Iran said yesterday it was considering plans to start building two new uranium enrichment plants from next month, with the sites concealed in the mountains to avert air strikes.
The announcement from Iran’s atomic chief, Ali Akbar Salehi, came just days after the UN nuclear watchdog raised concerns that Tehran could be building a nuclear warhead.
“Inshallah [God willing], in the next Iranian year [starting next month] as ordered by the president [Mahmoud Ahmadinejad], we may start the construction of two new enrichment sites,” Salehi told ISNA news agency.
He said the enrichment capacities of the new sites would be similar to the existing facility in the central city of Natanz, where Tehran is refining uranium despite three sets of UN sanctions.

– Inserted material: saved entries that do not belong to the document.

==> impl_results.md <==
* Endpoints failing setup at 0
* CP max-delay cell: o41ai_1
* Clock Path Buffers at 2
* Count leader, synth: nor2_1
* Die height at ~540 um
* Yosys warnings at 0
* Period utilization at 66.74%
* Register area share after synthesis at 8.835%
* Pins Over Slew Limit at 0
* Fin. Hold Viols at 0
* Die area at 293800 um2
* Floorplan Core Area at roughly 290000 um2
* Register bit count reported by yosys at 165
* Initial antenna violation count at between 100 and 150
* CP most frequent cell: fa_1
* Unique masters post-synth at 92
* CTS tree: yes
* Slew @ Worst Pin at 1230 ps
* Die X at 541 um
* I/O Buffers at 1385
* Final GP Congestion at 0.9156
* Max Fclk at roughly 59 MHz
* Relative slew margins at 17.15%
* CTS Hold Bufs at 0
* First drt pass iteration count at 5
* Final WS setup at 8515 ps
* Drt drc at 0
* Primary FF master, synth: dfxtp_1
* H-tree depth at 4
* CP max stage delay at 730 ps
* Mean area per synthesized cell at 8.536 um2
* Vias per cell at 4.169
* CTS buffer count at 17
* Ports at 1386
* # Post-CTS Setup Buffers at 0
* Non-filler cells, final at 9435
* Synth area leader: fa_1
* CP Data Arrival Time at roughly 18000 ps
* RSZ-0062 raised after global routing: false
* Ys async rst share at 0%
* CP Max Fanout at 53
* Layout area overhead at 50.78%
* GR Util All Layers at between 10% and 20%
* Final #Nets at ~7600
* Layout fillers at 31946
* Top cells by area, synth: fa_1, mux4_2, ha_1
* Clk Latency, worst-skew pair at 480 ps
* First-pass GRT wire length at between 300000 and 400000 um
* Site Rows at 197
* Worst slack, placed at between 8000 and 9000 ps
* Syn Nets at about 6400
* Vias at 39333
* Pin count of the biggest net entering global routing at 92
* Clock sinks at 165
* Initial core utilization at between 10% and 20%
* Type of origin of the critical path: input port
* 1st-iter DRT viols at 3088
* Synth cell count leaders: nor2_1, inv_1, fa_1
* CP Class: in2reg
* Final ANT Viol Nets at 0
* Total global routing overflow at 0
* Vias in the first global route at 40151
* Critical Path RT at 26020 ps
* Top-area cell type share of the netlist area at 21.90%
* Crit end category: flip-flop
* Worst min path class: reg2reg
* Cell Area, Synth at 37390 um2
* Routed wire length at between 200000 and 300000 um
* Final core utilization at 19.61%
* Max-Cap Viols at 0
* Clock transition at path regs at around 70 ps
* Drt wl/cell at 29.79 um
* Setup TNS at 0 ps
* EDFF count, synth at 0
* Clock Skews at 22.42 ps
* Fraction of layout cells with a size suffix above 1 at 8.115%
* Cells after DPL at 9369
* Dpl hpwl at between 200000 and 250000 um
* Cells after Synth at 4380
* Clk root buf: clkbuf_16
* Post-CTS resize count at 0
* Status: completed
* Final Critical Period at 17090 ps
File: src/rtl/seven_seg_scanner_if.sv
`default_nettype none
// ============================================================================
//  Module   : seven_seg_scanner_if
//  Purpose  : Bundles the register-select controls, register file input and
//             display outputs of seven_seg_scanner.
//  Signals  : sel        manual register select
//             regs_flat  register file, reg i at [i*DATA_W +: DATA_W]
//             mode_auto  auto-cycle registers
//             hold       freeze snapshot and index
//             blank_lz   blank leading zero digits
//             cur_idx    index of register held in the snapshot
//             an         multiplexed digit enables, active-low one-hot
//             seg        segments of the enabled digit, active-low
//             displ      static segments, digit k at [7k +: 7]
//  Modports : master (drives controls), slave (the scanner)
//  Revision : 1.0  initial release
// ============================================================================
interface seven_seg_scanner_if #(
  parameter int DATA_W   = 16,
  parameter int NUM_REGS = 8,
  parameter int SEL_W    = 3
) ();
  localparam int c_digits = DATA_W / 4;

  logic [SEL_W-1:0]           sel;
  logic [NUM_REGS*DATA_W-1:0] regs_flat;
  logic                       mode_auto;
  logic                       hold;
  logic                       blank_lz;
  logic [SEL_W-1:0]           cur_idx;
  logic [c_digits-1:0]        an;
  logic [6:0]                 seg;
  logic [7*c_digits-1:0]      displ;

  modport master (
    output sel, regs_flat, mode_auto, hold, blank_lz,
    input  cur_idx, an, seg, displ
  );

  modport slave (
    input  sel, regs_flat, mode_auto, hold, blank_lz,
    output cur_idx, an, seg, displ
  );
endinterface
`default_nettype wire

File: src/rtl/seven_seg_scanner.sv
`default_nettype none
// ============================================================================
//  Module   : seven_seg_scanner
//  Purpose  : Register-file display unit. Picks one register (manual select
//             or auto-cycling), snapshots it and shows it as hex both on a
//             time-multiplexed display (an/seg) and on static per-digit
//             segment outputs (displ). Supports hold/freeze and leading-zero
//             blanking. Segments are active-low, bit0 = segment a.
//  Ports    : clk    system clock, rising edge
//             reset  asynchronous, active-high
//             bus    seven_seg_scanner_if.slave (controls in, display out)
//  Revision : 1.0  initial release
// ============================================================================
module seven_seg_scanner #(
  parameter int DATA_W   = 16,
  parameter int NUM_REGS = 8,
  parameter int SEL_W    = 3,
  parameter int SCAN_DIV = 1000,
  parameter int AUTO_DIV = 50000000
) (
  input  wire logic          clk,
  input  wire logic          reset,
  seven_seg_scanner_if.slave bus
);
  localparam int         c_digits   = DATA_W / 4;
  localparam int         c_ptr_w    = (c_digits > 1) ? $clog2(c_digits) : 1;
  localparam int         c_scan_w   = $clog2(SCAN_DIV);
  localparam int         c_auto_w   = $clog2(AUTO_DIV);
  localparam int         c_slots    = 2 ** SEL_W;
  localparam logic [6:0] c_blank    = 7'h7F;
  localparam logic [6:0] c_zero_seg = 7'h40;

  function automatic logic [6:0] f_hex_enc(input logic [3:0] nib);
    logic [6:0] v;
    case (nib)
      4'h0: v = 7'h40;  4'h1: v = 7'h79;  4'h2: v = 7'h24;  4'h3: v = 7'h30;
      4'h4: v = 7'h19;  4'h5: v = 7'h12;  4'h6: v = 7'h02;  4'h7: v = 7'h78;
      4'h8: v = 7'h00;  4'h9: v = 7'h10;  4'hA: v = 7'h08;  4'hB: v = 7'h03;
      4'hC: v = 7'h46;  4'hD: v = 7'h21;  4'hE: v = 7'h06;  default: v = 7'h0E;
    endcase
    return v;
  endfunction

  logic [SEL_W-1:0]      r_idx;
  logic [DATA_W-1:0]     r_snap;
  logic [c_auto_w-1:0]   r_auto_cnt;
  logic [c_scan_w-1:0]   r_scan_cnt;
  logic [c_ptr_w-1:0]    r_ptr;
  logic [c_digits-1:0]   r_an;
  logic [6:0]            r_seg;
  logic [7*c_digits-1:0] r_displ;

  // Every encodable index gets a slot; slots past NUM_REGS read as zero so an
  // out-of-range select snapshots 0 without a separate range check.
  logic [DATA_W-1:0] w_regs [c_slots];
  generate
    for (genvar i = 0; i < c_slots; i++) begin : g_reg_slot
      if (i < NUM_REGS) begin : g_real
        assign w_regs[i] = bus.regs_flat[i*DATA_W +: DATA_W];
      end else begin : g_empty
        assign w_regs[i] = '0;
      end
    end
  endgenerate

  // Per-digit segment pattern of the snapshot, including leading-zero blanking.
  // A digit is blank when it and every more significant nibble are zero; the
  // least significant digit always shows.
  logic [6:0]            w_digit_seg [c_digits];
  logic [7*c_digits-1:0] w_displ;
  generate
    for (genvar k = 0; k < c_digits; k++) begin : g_digit
      logic w_blank;
      if (k == 0) begin : g_lsd
        assign w_blank = 1'b0;
      end else begin : g_upper
        assign w_blank = bus.blank_lz && (r_snap[DATA_W-1:4*k] == '0);
      end
      assign w_digit_seg[k]    = w_blank ? c_blank : f_hex_enc(r_snap[4*k +: 4]);
      assign w_displ[7*k +: 7] = w_digit_seg[k];
    end
  endgenerate

  // Auto-cycling only counts while it is actually allowed to step.
  logic             w_auto_run;
  logic             w_auto_term;
  logic [SEL_W-1:0] w_idx_inc;
  logic [SEL_W-1:0] w_idx_next;

  assign w_auto_run  = bus.mode_auto && !bus.hold;
  assign w_auto_term = w_auto_run && (r_auto_cnt == c_auto_w'(AUTO_DIV - 1));
  assign w_idx_inc   = (r_idx == SEL_W'(NUM_REGS - 1)) ? '0 : r_idx + SEL_W'(1);

  always_comb begin
    w_idx_next = r_idx;
    if (!bus.hold) begin
      if (!bus.mode_auto) begin
        w_idx_next = bus.sel;
      end else if (w_auto_term) begin
        w_idx_next = w_idx_inc;
      end
    end
  end

  always_ff @(posedge clk or posedge reset) begin
    if (reset) begin
      r_auto_cnt <= '0;
      r_idx      <= '0;
      r_snap     <= '0;
    end else begin
      if (!w_auto_run || w_auto_term) begin
        r_auto_cnt <= '0;
      end else begin
        r_auto_cnt <= r_auto_cnt + c_auto_w'(1);
      end
      r_idx <= w_idx_next;
      // Snapshot follows the index chosen on this same edge.
      if (!bus.hold) begin
        r_snap <= w_regs[w_idx_next];
      end
    end
  end

  // Digit scan runs independently of hold/mode so the display never freezes.
  logic w_scan_term;
  assign w_scan_term = (r_scan_cnt == c_scan_w'(SCAN_DIV - 1));

  always_ff @(posedge clk or posedge reset) begin
    if (reset) begin
      r_scan_cnt <= '0;
      r_ptr      <= '0;
      r_an       <= '1;
      r_seg      <= c_blank;
      r_displ    <= {c_digits{c_zero_seg}};
    end else begin
      if (w_scan_term) begin
        r_scan_cnt <= '0;
        r_ptr      <= (r_ptr == c_ptr_w'(c_digits - 1)) ? '0 : r_ptr + c_ptr_w'(1);
      end else begin
        r_scan_cnt <= r_scan_cnt + c_scan_w'(1);
      end
      r_an    <= ~(c_digits'(1) << r_ptr);
      r_seg   <= w_digit_seg[r_ptr];
      r_displ <= w_displ;
    end
  end

  assign bus.cur_idx = r_idx;
  assign bus.an      = r_an;
  assign bus.seg     = r_seg;
  assign bus.displ   = r_displ;
endmodule
`default_nettype wire

File: src/flat_wrapper.sv
// flat-port wrapper written by rule: the top's interface ports become plain ports
module seven_seg_scanner_flat 
#(
  parameter int DATA_W   = 16,
  parameter int NUM_REGS = 8,
  parameter int SEL_W    = 3,
  parameter int SCAN_DIV = 1000,
  parameter int AUTO_DIV = 50000000
)
  (clk, reset, bus_sel, bus_regs_flat, bus_mode_auto, bus_hold, bus_blank_lz, bus_cur_idx, bus_an, bus_seg, bus_displ);
  seven_seg_scanner_if #(.DATA_W(DATA_W), .NUM_REGS(NUM_REGS), .SEL_W(SEL_W)) bus_i ();
  input  wire logic clk;
  input  wire logic reset;
  input wire logic [$bits(bus_i.sel)-1:0] bus_sel;
  input wire logic [$bits(bus_i.regs_flat)-1:0] bus_regs_flat;
  input wire logic [$bits(bus_i.mode_auto)-1:0] bus_mode_auto;
  input wire logic [$bits(bus_i.hold)-1:0] bus_hold;
  input wire logic [$bits(bus_i.blank_lz)-1:0] bus_blank_lz;
  output wire logic [$bits(bus_i.cur_idx)-1:0] bus_cur_idx;
  output wire logic [$bits(bus_i.an)-1:0] bus_an;
  output wire logic [$bits(bus_i.seg)-1:0] bus_seg;
  output wire logic [$bits(bus_i.displ)-1:0] bus_displ;
  assign bus_i.sel = bus_sel;
  assign bus_i.regs_flat = bus_regs_flat;
  assign bus_i.mode_auto = bus_mode_auto;
  assign bus_i.hold = bus_hold;
  assign bus_i.blank_lz = bus_blank_lz;
  assign bus_cur_idx = bus_i.cur_idx;
  assign bus_an = bus_i.an;
  assign bus_seg = bus_i.seg;
  assign bus_displ = bus_i.displ;
  seven_seg_scanner #(.DATA_W(DATA_W), .NUM_REGS(NUM_REGS), .SEL_W(SEL_W), .SCAN_DIV(SCAN_DIV), .AUTO_DIV(AUTO_DIV)) u_core (.clk(clk), .reset(reset), .bus(bus_i));
endmodule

The latest UN nuclear watchdog report said Iran has installed in Natanz 8,610 centrifuges, the device which rotates at supersonic speed to enrich uranium.
Of these, 3,772 centrifuges are actively enriching uranium under the supervision of the International Atomic Energy Agency (IAEA).
Iranian officials maintain Natanz has an annual capacity to produce about 30 tonnes of enriched uranium. The IAEA said Iran currently has an estimated 2,065kg of low-enriched uranium.
Salehi said the new plants will be equipped with new generation centrifuges and the facilities would be hidden in mountains so as to protect them from “any attacks.”
Washington and its ally Israel have not ruled out military strikes against Iran’s nuclear sites in a bid to stop its galloping atomic program.
Iran is building its second uranium enrichment facility inside a mountain near the Shiite holy city of Qom, a development for which it was strongly rebuked by world powers late last year.
Meanwhile, Israeli Prime Minister Benjamin Netanyahu called yesterday for an immediate embargo on Iran’s energy sector, saying the UN Security Council should be sidestepped if it cannot agree on the move.
Netanyahu told foreign Jewish leaders that if the world “is serious about stopping Iran, then what it needs to do is not watered-down sanctions, moderate sanctions ... but effective, biting sanctions that curtail the import and export of oil into Iran.”
“This is what is required now. It may not do the job, but nothing else will, and at least we will have known that it was tried. And if this cannot pass in the Security Council, then it should be done outside the Security Council, but immediately,” he said.